Author Q & A – Rachel L Miller author
1. The big question that everyone wants to know: is Rachel L Miller your real name or are you just using it as a pen name to sound more Amish?
Yes, Rachel Miller is my real name. Technically speaking, the L makes my name a pen name because I don’t use it in everyday life, but my middle initial does begin with an L. And before you ask… No, I’m not telling what my middle name is.
2. How did you begin writing Amish-themed stories?
My mother challenged me to write Amish fiction.
3. Do you think you could become Amish?
Much of my current lifestyle is nearly as plain as an Amish life. The only real difficulties for me would be giving up my computer since I need it to write. It would also be somewhat difficult to let my readers know about things if I could not use the internet.
4. Have you visited many Amish communities?
I have visited several communities in several states and I look forward to visiting more.
5. What is is you love so much about the plain folks?
There are so many things. I love how moral they are, how kind the people are, how close-knit the communities.
6. Is there another genre you write or have considered writing?
I also write Fantasy under a pen name.
7. When do you typically write?
Typically, I get up hours before everyone else. Since moving, I’ve not been able to get back into that routine, but I am working on it.

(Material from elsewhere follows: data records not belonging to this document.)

**config.mk**
```make
export PLATFORM = sky130hd
export DESIGN_NAME = intersection_sequencer_flat
export DESIGN_NICKNAME = d
export VERILOG_FILES = /design/src/rtl/intersection_sequencer_if.sv /design/src/rtl/intersection_sequencer.sv /design/src/flat_wrapper.sv
export SDC_FILE = /design/constraint.sdc
export NUM_CORES = 1
export LEC_CHECK = 0
export BUFFER_PORTS_ARGS = -buffer_cell sky130_fd_sc_hd__buf_2
export CORE_AREA = 3 3 45 47
export DETAILED_ROUTE_END_ITERATION = 12
export DIE_AREA = 0 0 48 50
export PLACE_DENSITY = 0.65
export SETUP_SLACK_MARGIN = 0.4
export SKIP_LAST_GASP = 1
export SLEW_MARGIN = 5
export SYNTH_ARGS = -nofsm -noshare
export SYNTH_HDL_FRONTEND = slang
export SYNTH_SLANG_ARGS = --single-unit
```
**constraint.sdc**
```tcl
create_clock -name clk -period 2.5 [get_ports clk]
set_input_delay 0.5 -clock clk [delete_from_list [all_inputs] [get_ports clk]]
set_output_delay 0.5 -clock clk [all_outputs]
set_load 0.1 [all_outputs]
```
===== config.mk =====
export PLATFORM = sky130hd
export DESIGN_NAME = sd_spi_card_responder
export DESIGN_NICKNAME = d
export VERILOG_FILES = /design/src/rtl/sd_spi_card_responder.sv
export SDC_FILE = /design/constraint.sdc
export NUM_CORES = 2
export LEC_CHECK = 0
export BUFFER_PORTS_ARGS = -buffer_cell sky130_fd_sc_hd__buf_2
export CAP_MARGIN = 10
export CORE_ASPECT_RATIO = 0.8
export CORE_MARGIN = 3
export CORE_UTILIZATION = 61
export CTS_CLUSTER_DIAMETER = 150
export DETAILED_ROUTE_END_ITERATION = 10
export HOLD_SLACK_MARGIN = 0.12
export PLACE_DENSITY_LB_ADDON = 0.1
export RECOVER_POWER = 25
export SYNTH_ARGS = -nofsm -noshare
export SYNTH_HDL_FRONTEND = slang
export SYNTH_SLANG_ARGS = --single-unit

===== constraint.sdc =====
create_clock -name clk -period 21.9 [get_ports clk]
set_input_delay 1.095 -clock clk [delete_from_list [all_inputs] [get_ports clk]]
set_output_delay 1.095 -clock clk [all_outputs]
set_load 0.005 [all_outputs]

===== src/rtl/sd_spi_card_responder.sv =====
// SPI-mode SD card responder: decodes CMD17/CMD24 frames on MOSI and serves
// single 64-bit blocks from an internal array over MISO.
module sd_spi_card_responder #(
  parameter int ADDR_W      = 4,
  parameter int RESP_WAIT   = 2,
  parameter int DATA_WAIT   = 4,
  parameter int BUSY_CYCLES = 6
) (
  input  logic       clk,
  input  logic       rst_n,
  input  logic       MOSI,
  output logic       MISO,
  output logic       rd_done,
  output logic       wr_done,
  output logic [7:0] last_r1
);

  typedef enum logic [3:0] {
    S_IDLE     = 4'd0,
    S_CMD_RX   = 4'd1,
    S_RESP_GAP = 4'd2,
    S_RESP_TX  = 4'd3,
    S_RD_GAP   = 4'd4,
    S_RD_TX    = 4'd5,
    S_WR_TOKEN = 4'd6,
    S_WR_RX    = 4'd7,
    S_WR_DRESP = 4'd8,
    S_WR_BUSY  = 4'd9
  } state_t;

  localparam logic [7:0] RESP_LAST = 8'(RESP_WAIT - 1);
  localparam logic [7:0] DATA_LAST = 8'(DATA_WAIT - 1);
  localparam logic [7:0] BUSY_LAST = 8'(BUSY_CYCLES - 1);

  function automatic logic [6:0] crc7_f(input logic [39:0] d);
    logic [6:0] c;
    logic       fb;
    c = 7'd0;
    for (int i = 39; i >= 0; i--) begin
      fb = d[i] ^ c[6];
      c  = {c[5:0], 1'b0} ^ (fb ? 7'h09 : 7'h00);
    end
    return c;
  endfunction

  function automatic logic [15:0] crc16_f(input logic [63:0] d);
    logic [15:0] c;
    logic        fb;
    c = 16'd0;
    for (int i = 63; i >= 0; i--) begin
      fb = d[i] ^ c[15];
      c  = {c[14:0], 1'b0} ^ (fb ? 16'h1021 : 16'h0000);
    end
    return c;
  endfunction

  state_t        state_r, state_nxt_s;
  logic [7:0]    cnt_r, cnt_nxt_s;
  logic          miso_r, miso_nxt_s;
  logic          rd_done_r, rd_done_nxt_s;
  logic          wr_done_r, wr_done_nxt_s;
  logic [7:0]    last_r1_r, last_r1_nxt_s;
  logic [7:0]    r1_r, r1_nxt_s, r1_calc_s;
  logic [46:0]   cmd_sr_r, cmd_sr_nxt_s;
  logic [87:0]   rd_sr_r, rd_sr_nxt_s;
  logic [79:0]   wr_sr_r, wr_sr_nxt_s;
  logic          wr_ok_r, wr_ok_nxt_s;
  logic          mem_we_s;
  logic [63:0]   mem_r [0:(1<<ADDR_W)-1];

  logic [47:0]       frame_s;
  logic [79:0]       wr_full_s;
  logic [ADDR_W-1:0] blk_addr_s;
  logic [63:0]       rd_blk_s;
  logic              wr_crc_ok_s;
  logic [7:0]        dresp_s;

  // After CMD_RX completes, cmd_sr_r holds frame bits 46..0, so the index and
  // block address stay valid for the whole transaction.
  assign frame_s     = {cmd_sr_r, MOSI};
  assign wr_full_s   = {wr_sr_r[78:0], MOSI};
  assign blk_addr_s  = cmd_sr_r[8 +: ADDR_W];
  assign rd_blk_s    = mem_r[blk_addr_s];
  assign wr_crc_ok_s = (crc16_f(wr_full_s[79:16]) == wr_full_s[15:0]);
  assign dresp_s     = wr_ok_r ? 8'h05 : 8'h0B;

  // R1 classification of a just-completed command frame, in priority order.
  always_comb begin
    r1_calc_s = 8'h00;
    if ((crc7_f(frame_s[47:8]) != frame_s[7:1]) || !frame_s[0]) begin
      r1_calc_s = 8'h08;
    end else if ((frame_s[45:40] != 6'd17) && (frame_s[45:40] != 6'd24)) begin
      r1_calc_s = 8'h04;
    end else if ((frame_s[39:8] >> ADDR_W) != 32'd0) begin
      r1_calc_s = 8'h20;
    end else begin
      r1_calc_s = 8'h00;
    end
  end

  // Next-state and next-output logic of the card FSM.
  always_comb begin
    state_nxt_s   = state_r;
    cnt_nxt_s     = cnt_r;
    miso_nxt_s    = 1'b1;
    rd_done_nxt_s = 1'b0;
    wr_done_nxt_s = 1'b0;
    last_r1_nxt_s = last_r1_r;
    r1_nxt_s      = r1_r;
    cmd_sr_nxt_s  = cmd_sr_r;
    rd_sr_nxt_s   = rd_sr_r;
    wr_sr_nxt_s   = wr_sr_r;
    wr_ok_nxt_s   = wr_ok_r;
    mem_we_s      = 1'b0;
    case (state_r)
      S_IDLE: begin
        if (!MOSI) begin
          state_nxt_s  = S_CMD_RX;
          cnt_nxt_s    = 8'd1;
          cmd_sr_nxt_s = 47'd0;
        end else begin
          cnt_nxt_s = 8'd0;
        end
      end
      S_CMD_RX: begin
        cmd_sr_nxt_s = frame_s[46:0];
        cnt_nxt_s    = cnt_r + 8'd1;
        if ((cnt_r == 8'd1) && !MOSI) begin
          state_nxt_s = S_IDLE;
          cnt_nxt_s   = 8'd0;
        end else if (cnt_r == 8'd47) begin
          r1_nxt_s    = r1_calc_s;
          state_nxt_s = S_RESP_GAP;
          cnt_nxt_s   = 8'd0;
        end else begin
          state_nxt_s = S_CMD_RX;
        end
      end
      S_RESP_GAP: begin
        if (cnt_r == RESP_LAST) begin
          state_nxt_s   = S_RESP_TX;
          cnt_nxt_s     = 8'd0;
          miso_nxt_s    = r1_r[7];
          last_r1_nxt_s = r1_r;
        end else begin
          cnt_nxt_s = cnt_r + 8'd1;
        end
      end
      S_RESP_TX: begin
        if (cnt_r == 8'd7) begin
          cnt_nxt_s = 8'd0;
          if (r1_r != 8'h00) begin
            state_nxt_s = S_IDLE;
          end else if (cmd_sr_r[45:40] == 6'd17) begin
            state_nxt_s = S_RD_GAP;
            rd_sr_nxt_s = {8'hFE, rd_blk_s, crc16_f(rd_blk_s)};
          end else begin
            state_nxt_s = S_WR_TOKEN;
          end
        end else begin
          miso_nxt_s = r1_r[3'd6 - cnt_r[2:0]];
          cnt_nxt_s  = cnt_r + 8'd1;
        end
      end
      S_RD_GAP: begin
        if (cnt_r == DATA_LAST) begin
          state_nxt_s = S_RD_TX;
          cnt_nxt_s   = 8'd0;
          miso_nxt_s  = rd_sr_r[87];
          rd_sr_nxt_s = {rd_sr_r[86:0], 1'b0};
        end else begin
          cnt_nxt_s = cnt_r + 8'd1;
        end
      end
      S_RD_TX: begin
        if (cnt_r == 8'd87) begin
          state_nxt_s   = S_IDLE;
          cnt_nxt_s     = 8'd0;
          rd_done_nxt_s = 1'b1;
        end else begin
          miso_nxt_s  = rd_sr_r[87];
          rd_sr_nxt_s = {rd_sr_r[86:0], 1'b0};
          cnt_nxt_s   = cnt_r + 8'd1;
        end
      end
      S_WR_TOKEN: begin
        if (!MOSI) begin
          state_nxt_s = S_WR_RX;
          cnt_nxt_s   = 8'd0;
        end else begin
          state_nxt_s = S_WR_TOKEN;
        end
      end
      S_WR_RX: begin
        wr_sr_nxt_s = wr_full_s;
        if (cnt_r == 8'd79) begin
          state_nxt_s = S_WR_DRESP;
          cnt_nxt_s   = 8'd0;
          wr_ok_nxt_s = wr_crc_ok_s;
          miso_nxt_s  = 1'b0;
        end else begin
          cnt_nxt_s = cnt_r + 8'd1;
        end
      end
      S_WR_DRESP: begin
        if (cnt_r == 8'd7) begin
          cnt_nxt_s = 8'd0;
          if (wr_ok_r) begin
            state_nxt_s = S_WR_BUSY;
            miso_nxt_s  = 1'b0;
          end else begin
            state_nxt_s = S_IDLE;
          end
        end else begin
          miso_nxt_s = dresp_s[3'd6 - cnt_r[2:0]];
          cnt_nxt_s  = cnt_r + 8'd1;
        end
      end
      S_WR_BUSY: begin
        if (cnt_r == BUSY_LAST) begin
          mem_we_s      = 1'b1;
          wr_done_nxt_s = 1'b1;
          state_nxt_s   = S_IDLE;
          cnt_nxt_s     = 8'd0;
        end else begin
          miso_nxt_s = 1'b0;
          cnt_nxt_s  = cnt_r + 8'd1;
        end
      end
      default: begin
        state_nxt_s = S_IDLE;
        cnt_nxt_s   = 8'd0;
      end
    endcase
  end

  // FSM state and registered outputs.
  always_ff @(posedge clk or negedge rst_n) begin
    if (!rst_n) begin
      state_r   <= S_IDLE;
      cnt_r     <= 8'd0;
      miso_r    <= 1'b1;
      rd_done_r <= 1'b0;
      wr_done_r <= 1'b0;
      last_r1_r <= 8'h00;
      r1_r      <= 8'h00;
      cmd_sr_r  <= 47'd0;
      rd_sr_r   <= 88'd0;
      wr_sr_r   <= 80'd0;
      wr_ok_r   <= 1'b0;
    end else begin
      state_r   <= state_nxt_s;
      cnt_r     <= cnt_nxt_s;
      miso_r    <= miso_nxt_s;
      rd_done_r <= rd_done_nxt_s;
      wr_done_r <= wr_done_nxt_s;
      last_r1_r <= last_r1_nxt_s;
      r1_r      <= r1_nxt_s;
      cmd_sr_r  <= cmd_sr_nxt_s;
      rd_sr_r   <= rd_sr_nxt_s;
      wr_sr_r   <= wr_sr_nxt_s;
      wr_ok_r   <= wr_ok_nxt_s;
    end
  end

  // Block array; contents survive reset, write lands on the last busy cycle.
  always_ff @(posedge clk) begin
    if (mem_we_s) begin
      mem_r[blk_addr_s] <= wr_sr_r[79:16];
    end
  end

  assign MISO    = miso_r;
  assign rd_done = rd_done_r;
  assign wr_done = wr_done_r;
  assign last_r1 = last_r1_r;

endmodule


==> results.yml <==
cts:
  cts_buffers: 115
  post_cts_buffers: 0
  cts_sinks: 1261
  cts_tree: "done"
  clk_latency_ns: 0.71
  cts_hold_buffers: 0
  cts.htree.levels: 3
  post_cts_resized: 0
  cts-root-buf: "clkbuf_16"
  clock_path_buffers: 3
  clkTransAtPathRegs_ns: 0.06
timing:
  setup_viol: 0
  timing.max_slew.rel_slack_pct: -264
  max_freq_mhz: 135
  fin_crit_ns: 7.38
  rsz0062_at_grt: "no"
  skew_ns: 0.0250
  finalMaxSlewViolations: 89
  worst_pin_slew_ns: 5.46
  finalHoldViolCount: 0
  period_share_pct: 33.7
  tns_ns: 0
place:
  place_hpwl_um: 70400
  gp_congestion: 0.890
  port-buffer-count: 8
drt:
  drtIter0Drc: 3239
  routed-via-count: 27000
  drt-total-wl_um: 122000
  drt-pass1-iter-count: 5
  antenna_left: 0
  drc: 0
  viasPerCell: 6.53
  wire_per_inst_um: 29.5
die:
  initial_utilization_pct: 62.1
  core_area_mm2: 0.0865
  fp.dieW_um: 338
  rows: 96
  die_y_um: 271
  io_pins: 14
  fp.dieArea_mm2: 0.0917
setup_path:
  critical_path.max_fanout: 85
  critPathKind: "register to register"
  worstSetupStartpointType: "register"
  required_ns: 22.49
  cp-end-kind: "register"
  critPathArrivalTime_ns: 7.97
flow_run:
  drv_cap: 1
logic_synthesis:
  syn-cell-area_mm2: 0.0537
  synthCells: 2870
  synthArstFlopShare_pct: 18.8
  ys_seq_area_share_pct: 68.3
  synth.area.top_cells: "edfxtp_1 57%, mux4_2 13%, dfrtp_1 11%"
  ys_types: 68
  synth_edf_count: 1024
  avgSynthCellArea_um2: 18.7
  yosysWarnings: 0
  synth_ff_type: "edfxtp_1"
  synth_top_area_share_pct: 57.2
  yosys.area.top_type: "edfxtp_1"
  ys_ff_latch: 1261
layout:
  fin_nets: 2909
  syn2layout_area_growth_pct: 9.69
  layout_common_cells: "1024 x edfxtp_1, 303 x mux4_2, 247 x xnor2_1, 232 x dfrtp_1, 170 x nand2_1"
  n_antenna_cell: 0
  layout_commonest_cell: "edfxtp_1"
  drive_gt1_share_pct: 23.1
  n_fill_cell: 5459
global_routing:
  antenna_found_initial: 1
  met3_usage_pct: 4.95
  grt_pass1_wl_um: 183000
  met2_usage_pct: 41.9
  grt_use_met1_pct: 42.8
  busiest_layer: "met1"
  grt_pass1_vias: 27300
  grt_overflow: 0
  track_usage_pct: 27.5
  grt_max_degree: 109
run_status:
  violations: "max-capacitance violations, max-slew violations"
  status: "complete, but fails checks"
worst_hold_path:
  min_path_type: "register to register"
==> registers in the layout, indices dropped and copies added (netlist names) <==
name / flops
MISO: 1
cmd_sr_r: 47
cnt_r: 8
last_r1: 3
mem_r: 1024
r1_r: 3
rd_done: 1
rd_sr_r: 88
state_r: 4
wr_done: 1
wr_ok_r: 1
wr_sr_r: 80
==> stage by stage <==
stage,util (%),instance area (um^2),setup slack (ns),hold slack (ns),instances
2_1_floorplan,-,53700,13.52,0.444,2874
3_3_place_gp,63.6,55000,14.45,0.465,3913
3_5_place_dp,63.6,55000,14.40,0.470,3913
4_1_cts,68.2,58900,14.38,0.429,4131
5_1_grt,68.1,58900,13.99,0.508,4131
6_report,68.1,58900,14.52,0.486,4131
==> kinds of logic (layout without fill, tap and decap cells) <==
logic type / after synthesis / in the layout / synth area share (%)
AO/OA/AOI/OAI: 251 / 251 / 3.25
multiplexers: 389 / 389 / 14.5
XOR/XNOR: 429 / 429 / 9.30
adder cells (fa/ha/maj): 3 / 3 / 0.0699
AND/OR/NAND/NOR: 375 / 375 / 3.02
other: 1 / 5 / 0.00698
flip-flops: 1261 / 1261 / 68.3
buffers and inverters: 161 / 291 / 1.56
==> critical path, cell delays in order (launching register included) <==
cell and delay, ns:
dfrtp_4 1.04, buf_12 0.60, buf_4 0.77, mux4_2 0.58
mux4_2 0.62, xnor2_1 0.19, xnor2_1 0.33, xnor2_2 0.19
xnor3_1 0.40, xnor2_2 0.19, xnor2_1 0.31, xnor3_1 0.48
xnor3_2 0.43, xnor3_1 0.46, xor2_1 0.19, a221o_1 0.31
==> final timing paths <==
kind,from,to,slack (ns),depth (start not counted)
worst min-delay path,rd_sr_r[74],rd_sr_r[74],0.49,2
worst min register to register,rd_sr_r[74],rd_sr_r[74],0.49,2
worst max register to register,cmd_sr_r[8],rd_sr_r[13],14.52,15
worst max-delay path,cmd_sr_r[8],rd_sr_r[13],14.52,15
min in group asynchronous,rst_n,wr_sr_r[55],2.40,1
max in group asynchronous,rst_n,cmd_sr_r[8],15.65,1
==> layout make-up <==
class / instances / area [um^2] / area share [%]
timing repair buffer: 66 / 492 / 0.835
tap: 1127 / 1410 / 2.39
clock inverter: 63 / 722 / 1.23
multi-input combinational: 1452 / 16400 / 27.8
clock buffer: 155 / 3210 / 5.45
inverter: 7 / 26.3 / 0.0446
sequential: 1261 / 36700 / 62.3
==> metal layers <==
metal  share of wire, %  up-vias  wire, um
li1                   -    11300         -
met2                 47     1102     57100
met5                  0        -         0
met3                8.2      163     10000
met1                 43    14400     52800
met4                1.6        0      1970
==> cells in the mapped netlist, drive strengths merged, types with 3 or more instances <==
cell type  number
edfxtp       1024
mux4          303
xnor2         268
dfrtp         236
nand2         173
nor2          110
xor2           89
mux2           84
clkbuf         81
buf            73
a31oi          64
xnor3          60
a22o           52
o21ai          41
a22oi          31
a21oi          27
nor3           20
nand3          17
xor3           12
nor4           10
o22a            8
and3            7
inv             7
nor2b           7
nand2b          6
nand3b          6
or3             5
a21o            4
nand4           4
a221o           3
ha              3
o21a            3
o221ai          3
o22ai           3
or2             3
Power is not shown: default switching activity piles up to over one toggle a cycle in this logic, so the estimate is an artifact.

8. What is something you must have when writing?
COFFEE! Music!
9. What do you think of the current trends in Christian fiction?
I appreciate how broad a range of subjects is becoming accepted into Christian fiction, but I do worry a bit about the more edgy fiction that is making its way into the genre. I worry that some fiction is not clean enough, inspirational enough or uplifting enough to the genre justice. (that’s just my own personal opinion)
10. What can you tell me about your next project?
I am working on the next book in the Windy Gap series and I am very excited about it. I can hardly wait to share more with loyal fans and readers!